__How to complete this task__
Find every line in the records below that contains the word "DPORT", and copy each such line.

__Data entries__
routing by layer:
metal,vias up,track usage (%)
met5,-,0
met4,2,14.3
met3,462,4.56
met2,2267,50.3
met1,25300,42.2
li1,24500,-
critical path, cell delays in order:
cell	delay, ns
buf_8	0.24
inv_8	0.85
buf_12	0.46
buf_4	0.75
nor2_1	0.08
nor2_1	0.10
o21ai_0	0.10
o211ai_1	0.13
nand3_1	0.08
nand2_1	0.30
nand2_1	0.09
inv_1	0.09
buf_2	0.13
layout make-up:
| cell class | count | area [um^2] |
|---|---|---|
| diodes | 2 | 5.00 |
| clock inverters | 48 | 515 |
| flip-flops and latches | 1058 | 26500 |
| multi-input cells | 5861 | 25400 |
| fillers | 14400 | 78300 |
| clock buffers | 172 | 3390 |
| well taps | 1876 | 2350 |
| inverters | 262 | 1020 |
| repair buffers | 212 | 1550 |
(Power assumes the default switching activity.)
===== config.mk =====
export PLATFORM = sky130hd
export DESIGN_NAME = ata_pio_sequencer
export DESIGN_NICKNAME = d
export VERILOG_FILES = /design/src/rtl/ata_pio_pkg.sv /design/src/rtl/ata_pio_prof_sel.sv /design/src/rtl/ata_pio_seq.sv /design/src/rtl/ata_pio_sequencer.sv
export SDC_FILE = /design/constraint.sdc
export NUM_CORES = 1
export LEC_CHECK = 0
export BUFFER_PORTS_ARGS = -buffer_cell sky130_fd_sc_hd__buf_2
export CAP_MARGIN = 20
export CORE_UTILIZATION = 49
export CTS_CLUSTER_SIZE = 30
export DETAILED_ROUTE_END_ITERATION = 6
export GPL_TIMING_DRIVEN = 1
export PLACE_DENSITY = 0.81
export SLEW_MARGIN = 20
export SYNTH_ARGS = -nofsm -noshare
export SYNTH_HDL_FRONTEND = slang
export SYNTH_HIERARCHICAL = 1
export SYNTH_SLANG_ARGS = --single-unit

===== constraint.sdc =====
create_clock -name clk -period 3 [get_ports clk]
set_clock_uncertainty 0.15 [all_clocks]
set_input_delay 0.15 -clock clk [delete_from_list [all_inputs] [get_ports clk]]
set_output_delay 0.15 -clock clk [all_outputs]
set_load 0.01 [all_outputs]

===== src/rtl/ata_pio_pkg.sv =====
package ata_pio_pkg;
    typedef enum logic [2:0] {
        PH_IDLE   = 3'd0,
        PH_SETUP  = 3'd1,
        PH_ACTIVE = 3'd2,
        PH_HOLD   = 3'd3,
        PH_RECOV  = 3'd4
    } ata_phase_e;

    typedef enum logic [1:0] {
        PROF_CMD  = 2'd0,
        PROF_DEV0 = 2'd1,
        PROF_DEV1 = 2'd2
    } ata_prof_e;
endpackage


===== src/rtl/ata_pio_prof_sel.sv =====
module ata_pio_prof_sel
    import ata_pio_pkg::*;
#(
    parameter int TW        = 8,
    parameter int AW        = 4,
    parameter int DATA_ADDR = 0
) (
    input  logic [AW-1:0]   addr,
    input  logic            dev_sel,
    input  logic            fast_en0,
    input  logic            fast_en1,
    input  logic [4*TW-1:0] cmd_tim,
    input  logic            cmd_rdy_en,
    input  logic [4*TW-1:0] d0_tim,
    input  logic            d0_rdy_en,
    input  logic [4*TW-1:0] d1_tim,
    input  logic            d1_rdy_en,
    output ata_prof_e       prof,
    output logic [4*TW-1:0] sel_tim,
    output logic            sel_rdy_en
);
    localparam logic [AW-1:0] DPORT = AW'(DATA_ADDR);

    always_comb begin
        prof = PROF_CMD;
        if (addr == DPORT) begin
            if (!dev_sel && fast_en0)
                prof = PROF_DEV0;
            else if (dev_sel && fast_en1)
                prof = PROF_DEV1;
        end
    end

    always_comb begin
        case (prof)
            PROF_DEV0: begin sel_tim = d0_tim;  sel_rdy_en = d0_rdy_en;  end
            PROF_DEV1: begin sel_tim = d1_tim;  sel_rdy_en = d1_rdy_en;  end
            default:   begin sel_tim = cmd_tim; sel_rdy_en = cmd_rdy_en; end
        endcase
    end
endmodule


===== src/rtl/ata_pio_seq.sv =====
module ata_pio_seq
    import ata_pio_pkg::*;
#(
    parameter int TW = 8,
    parameter int DW = 16
) (
    input  logic            clk,
    input  logic            rst_n,
    input  logic            srst,
    input  logic            go,
    input  logic            dir_wr,
    input  logic [4*TW-1:0] tim,
    input  logic            rdy_en,
    input  logic [DW-1:0]   bus_din,
    input  logic            iordy_s,
    output logic            done,
    output logic [DW-1:0]   rd_data,
    output logic            rd_strobe,
    output logic            wr_strobe,
    output logic            bus_oe
);
    localparam int SETUP_LSB = 0;
    localparam int ACT_LSB   = TW;
    localparam int HOLD_LSB  = 2 * TW;
    localparam int REC_LSB   = 3 * TW;

    typedef struct packed {
        ata_phase_e    ph;
        logic [TW-1:0] cnt;
        logic          wr;
        logic          rdy_en;
        logic [TW-1:0] t_act;
        logic [TW-1:0] t_hold;
        logic [TW-1:0] t_rec;
        logic          done;
        logic [DW-1:0] rdat;
    } seq_t;

    seq_t st_d, st_q;
    logic cnt_zero_q;

    assign cnt_zero_q = (st_q.cnt == '0);

    always_comb begin
        st_d      = st_q;
        st_d.done = 1'b0;
        case (st_q.ph)
            PH_IDLE: begin
                if (go) begin
                    st_d.ph     = PH_SETUP;
                    st_d.cnt    = tim[SETUP_LSB +: TW];
                    st_d.t_act  = tim[ACT_LSB +: TW];
                    st_d.t_hold = tim[HOLD_LSB +: TW];
                    st_d.t_rec  = tim[REC_LSB +: TW];
                    st_d.wr     = dir_wr;
                    st_d.rdy_en = rdy_en;
                end
            end
            PH_SETUP: begin
                if (cnt_zero_q) begin
                    st_d.ph  = PH_ACTIVE;
                    st_d.cnt = st_q.t_act;
                end else begin
                    st_d.cnt = st_q.cnt - 1'b1;
                end
            end
            PH_ACTIVE: begin
                if (!cnt_zero_q) begin
                    st_d.cnt = st_q.cnt - 1'b1;
                end else if (!(st_q.rdy_en && !iordy_s)) begin
                    st_d.ph  = PH_HOLD;
                    st_d.cnt = st_q.t_hold;
                    if (!st_q.wr)
                        st_d.rdat = bus_din;
                end
            end
            PH_HOLD: begin
                if (cnt_zero_q) begin
                    st_d.ph  = PH_RECOV;
                    st_d.cnt = st_q.t_rec;
                end else begin
                    st_d.cnt = st_q.cnt - 1'b1;
                end
            end
            PH_RECOV: begin
                if (cnt_zero_q) begin
                    st_d.ph   = PH_IDLE;
                    st_d.done = 1'b1;
                end else begin
                    st_d.cnt = st_q.cnt - 1'b1;
                end
            end
            default: st_d.ph = PH_IDLE;
        endcase
    end

    always_ff @(posedge clk or negedge rst_n) begin
        if (!rst_n)
            st_q <= '0;
        else if (srst)
            st_q <= '0;
        else
            st_q <= st_d;
    end

    assign done      = st_q.done;
    assign rd_data   = st_q.rdat;
    assign rd_strobe = (st_q.ph == PH_ACTIVE) && !st_q.wr;
    assign wr_strobe = (st_q.ph == PH_ACTIVE) && st_q.wr;
    assign bus_oe    = st_q.wr && (st_q.ph == PH_SETUP || st_q.ph == PH_ACTIVE
                                   || st_q.ph == PH_HOLD);

    a_r1_sync_reset_idles: assert property (@(posedge clk) disable iff (!rst_n)
        srst |=> (st_q.ph == PH_IDLE && !done));

    a_r2_phase_held_while_counting: assert property (@(posedge clk) disable iff (!rst_n)
        (st_q.ph != PH_IDLE && !cnt_zero_q && !srst) |=> $stable(st_q.ph));

    a_r3_done_single_cycle: assert property (@(posedge clk) disable iff (!rst_n)
        done |=> !done);

    a_r4_strobes_exclusive: assert property (@(posedge clk) disable iff (!rst_n)
        !(rd_strobe && wr_strobe));

    a_r5_read_bus_undriven: assert property (@(posedge clk) disable iff (!rst_n)
        rd_strobe |-> !bus_oe);

    a_r8_ready_stretches: assert property (@(posedge clk) disable iff (!rst_n)
        (st_q.ph == PH_ACTIVE && cnt_zero_q && st_q.rdy_en && !iordy_s && !srst)
        |=> (st_q.ph == PH_ACTIVE && $stable(rd_strobe) && $stable(wr_strobe)));

    a_r10_no_restart_when_busy: assert property (@(posedge clk) disable iff (!rst_n)
        (st_q.ph inside {PH_ACTIVE, PH_HOLD, PH_RECOV}) |=> st_q.ph != PH_SETUP);
endmodule
## config.mk

```make
export PLATFORM = sky130hd
export DESIGN_NAME = link_rst_ctrl
export DESIGN_NICKNAME = d
export VERILOG_FILES = /design/src/rtl/lrc_pkg.sv /design/src/rtl/lrc_rx_confirm.sv /design/src/rtl/lrc_ack_seq.sv /design/src/rtl/lrc_sticky.sv /design/src/rtl/link_rst_ctrl.sv
export SDC_FILE = /design/constraint.sdc
export NUM_CORES = 1
export LEC_CHECK = 0
export BUFFER_PORTS_ARGS = -buffer_cell sky130_fd_sc_hd__buf_2
export CORE_UTILIZATION = 28
export CTS_CLUSTER_SIZE = 30
export DETAILED_ROUTE_END_ITERATION = 10
export GPL_TIMING_DRIVEN = 0
export PLACE_DENSITY_LB_ADDON = 0.15
export SYNTH_ARGS = -nofsm -noshare
export SYNTH_HDL_FRONTEND = slang
export SYNTH_SLANG_ARGS = --single-unit
```

## constraint.sdc

```tcl
create_clock -name clk -period 4.5 [get_ports clk]
set_input_delay 0.9 -clock clk [delete_from_list [all_inputs] [get_ports clk]]
set_output_delay 0.9 -clock clk [all_outputs]
set_load 0.005 [all_outputs]
```
File: config.mk
export PLATFORM = sky130hd
export DESIGN_NAME = pll_lock_ctrl
export DESIGN_NICKNAME = d
export VERILOG_FILES = /design/src/rtl/pll_lock_pkg.sv /design/src/rtl/line_err_counter.sv /design/src/rtl/lock_mode_fsm.sv /design/src/rtl/coef_select.sv /design/src/rtl/pll_lock_ctrl.sv
export SDC_FILE = /design/constraint.sdc
export NUM_CORES = 1
export LEC_CHECK = 0
export ABC_AREA = 1
export BUFFER_PORTS_ARGS = -buffer_cell sky130_fd_sc_hd__buf_4
export CORE_MARGIN = 1.5
export CORE_UTILIZATION = 45
export CTS_CLUSTER_SIZE = 28
export DETAILED_ROUTE_END_ITERATION = 6
export HOLD_SLACK_MARGIN = 0.12
export MAX_ROUTING_LAYER = met4
export PLACE_DENSITY = 0.83
export SYNTH_ARGS = -nofsm -noshare
export SYNTH_HDL_FRONTEND = slang
export SYNTH_HIERARCHICAL = 1
export SYNTH_SLANG_ARGS = --single-unit
File: constraint.sdc
create_clock -name clk -period 2.5 [get_ports clk]
set_input_delay 0.625 -clock clk [delete_from_list [all_inputs] [get_ports clk]]
set_output_delay 0.625 -clock clk [all_outputs]
set_load 0.03 [all_outputs]
File: src/rtl/pll_lock_pkg.sv
package pll_lock_pkg;

    typedef enum logic {
        MODE_FAST = 1'b0,
        MODE_SLOW = 1'b1
    } lock_mode_e;

    // Result of one completed line, valid in the cycle of the line-end strobe
    typedef struct packed {
        logic done;
        logic bad;
    } line_verdict_t;

    function automatic logic verdict_good(input line_verdict_t v);
        return v.done && !v.bad;
    endfunction

endpackage

File: src/rtl/line_err_counter.sv
module line_err_counter
    import pll_lock_pkg::*;
#(
    parameter int ERR_W = 8
) (
    input  logic             clk,
    input  logic             rst,
    input  logic             line_end,
    input  logic             phase_err,
    input  logic [ERR_W-1:0] err_tol,
    output line_verdict_t    verdict
);
    localparam logic [ERR_W-1:0] CNT_MAX = '1;

    logic [ERR_W-1:0] cnt_q;
    logic [ERR_W-1:0] cnt_inc;

    // Saturating increment; includes an error arriving with the line end
    always_comb begin
        cnt_inc = cnt_q;
        if (phase_err && (cnt_q != CNT_MAX))
            cnt_inc = cnt_q + 1'b1;
    end

    always_comb begin
        verdict.done = line_end;
        verdict.bad  = line_end && (cnt_inc > err_tol);
    end

    always_ff @(posedge clk) begin
        if (rst)
            cnt_q <= '0;
        else if (line_end)
            cnt_q <= '0;
        else
            cnt_q <= cnt_inc;
    end

    // counter restarts after every line end
    assert_line_clear_R3: assert property (@(posedge clk) disable iff (rst)
        line_end |=> (cnt_q == '0));

    // a full counter stays full until the line ends
    assert_no_wrap_R4: assert property (@(posedge clk) disable iff (rst)
        (cnt_q == CNT_MAX && !line_end) |=> (cnt_q == CNT_MAX));

    // within a line the count never decreases
    assert_monotonic_R4: assert property (@(posedge clk) disable iff (rst)
        !line_end |=> (cnt_q >= $past(cnt_q)));

endmodule

File: src/rtl/lock_mode_fsm.sv
module lock_mode_fsm
    import pll_lock_pkg::*;
#(
    parameter int LINE_W = 8
) (
    input  logic              clk,
    input  logic              rst,
    input  line_verdict_t     verdict,
    input  logic [LINE_W-1:0] lines_needed,
    output lock_mode_e        mode
);
    localparam int RUN_W = LINE_W + 1;

    lock_mode_e        mode_q;
    logic [LINE_W-1:0] run_q;
    logic [LINE_W-1:0] need_eff;
    logic [RUN_W-1:0]  run_plus;
    logic              line_good;

    always_comb begin
        need_eff  = (lines_needed == '0) ? LINE_W'(1) : lines_needed;
        run_plus  = {1'b0, run_q} + RUN_W'(1);
        line_good = verdict_good(verdict);
    end

    always_ff @(posedge clk) begin
        if (rst) begin
            mode_q <= MODE_FAST;
            run_q  <= '0;
        end else begin
            case (mode_q)
                MODE_FAST: begin
                    if (verdict.bad) begin
                        run_q <= '0;
                    end else if (line_good) begin
                        if (run_plus >= {1'b0, need_eff}) begin
                            mode_q <= MODE_SLOW;
                            run_q  <= '0;
                        end else begin
                            run_q <= run_plus[LINE_W-1:0];
                        end
                    end
                end
                default: begin
                    if (verdict.bad) begin
                        mode_q <= MODE_FAST;
                        run_q  <= '0;
                    end
                end
            endcase
        end
    end

    assign mode = mode_q;

    // reset forces the fast state with an empty run
    assert_reset_fast_R1: assert property (@(posedge clk)
        rst |=> (mode_q == MODE_FAST && run_q == '0));

    // a bad line while slow drops back to fast
    assert_bad_exit_R8: assert property (@(posedge clk) disable iff (rst)
        (mode_q == MODE_SLOW && verdict.bad) |=> (mode_q == MODE_FAST));

    // leaving fast only happens on a good line end
    assert_lock_on_good_R5: assert property (@(posedge clk) disable iff (rst)
        (mode_q == MODE_FAST && !line_good) |=> (mode_q == MODE_FAST));

    // a line that is not bad keeps the slow state
    assert_hold_slow_R9: assert property (@(posedge clk) disable iff (rst)
        (mode_q == MODE_SLOW && !verdict.bad) |=> (mode_q == MODE_SLOW));

    // a bad line empties the good-line run
    assert_run_clear_R7: assert property (@(posedge clk) disable iff (rst)
        verdict.bad |=> (run_q == '0));

endmodule

File: src/rtl/coef_select.sv
module coef_select
    import pll_lock_pkg::*;
#(
    parameter int COEF_W = 16
) (
    input  lock_mode_e        mode,
    input  logic [COEF_W-1:0] fast_coef,
    input  logic [COEF_W-1:0] slow_coef,
    output logic              locked,
    output logic [COEF_W-1:0] coef_sel
);
    always_comb begin
        locked   = (mode == MODE_SLOW);
        coef_sel = (mode == MODE_SLOW) ? slow_coef : fast_coef;
    end
endmodule

File: src/rtl/pll_lock_ctrl.sv
module pll_lock_ctrl
    import pll_lock_pkg::*;
#(
    parameter int ERR_W  = 8,
    parameter int LINE_W = 8,
    parameter int COEF_W = 16
) (
    input  logic              clk,
    input  logic              rst,
    input  logic              line_end,
    input  logic              phase_err,
    input  logic [ERR_W-1:0]  err_tol,
    input  logic [LINE_W-1:0] lines_needed,
    input  logic [COEF_W-1:0] fast_coef,
    input  logic [COEF_W-1:0] slow_coef,
    output logic              mode_slow,
    output logic              locked,
    output logic [COEF_W-1:0] coef_sel
);
    line_verdict_t verdict;
    lock_mode_e    mode;

    line_err_counter #(.ERR_W(ERR_W)) u_cnt (
        .clk       (clk),
        .rst       (rst),
        .line_end  (line_end),
        .phase_err (phase_err),
        .err_tol   (err_tol),
        .verdict   (verdict)
    );

    lock_mode_fsm #(.LINE_W(LINE_W)) u_fsm (
        .clk          (clk),
        .rst          (rst),
        .verdict      (verdict),
        .lines_needed (lines_needed),
        .mode         (mode)
    );

    coef_select #(.COEF_W(COEF_W)) u_sel (
        .mode      (mode),
        .fast_coef (fast_coef),
        .slow_coef (slow_coef),
        .locked    (locked),
        .coef_sel  (coef_sel)
    );

    assign mode_slow = (mode == MODE_SLOW);

    // the coefficient output only changes along with the state
    assert_coef_follows_R10: assert property (@(posedge clk) disable iff (rst)
        ($stable(mode_slow) && $stable(fast_coef) && $stable(slow_coef)) |-> $stable(coef_sel));

endmodule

__Solution for this task__
    localparam logic [AW-1:0] DPORT = AW'(DATA_ADDR);
        if (addr == DPORT) begin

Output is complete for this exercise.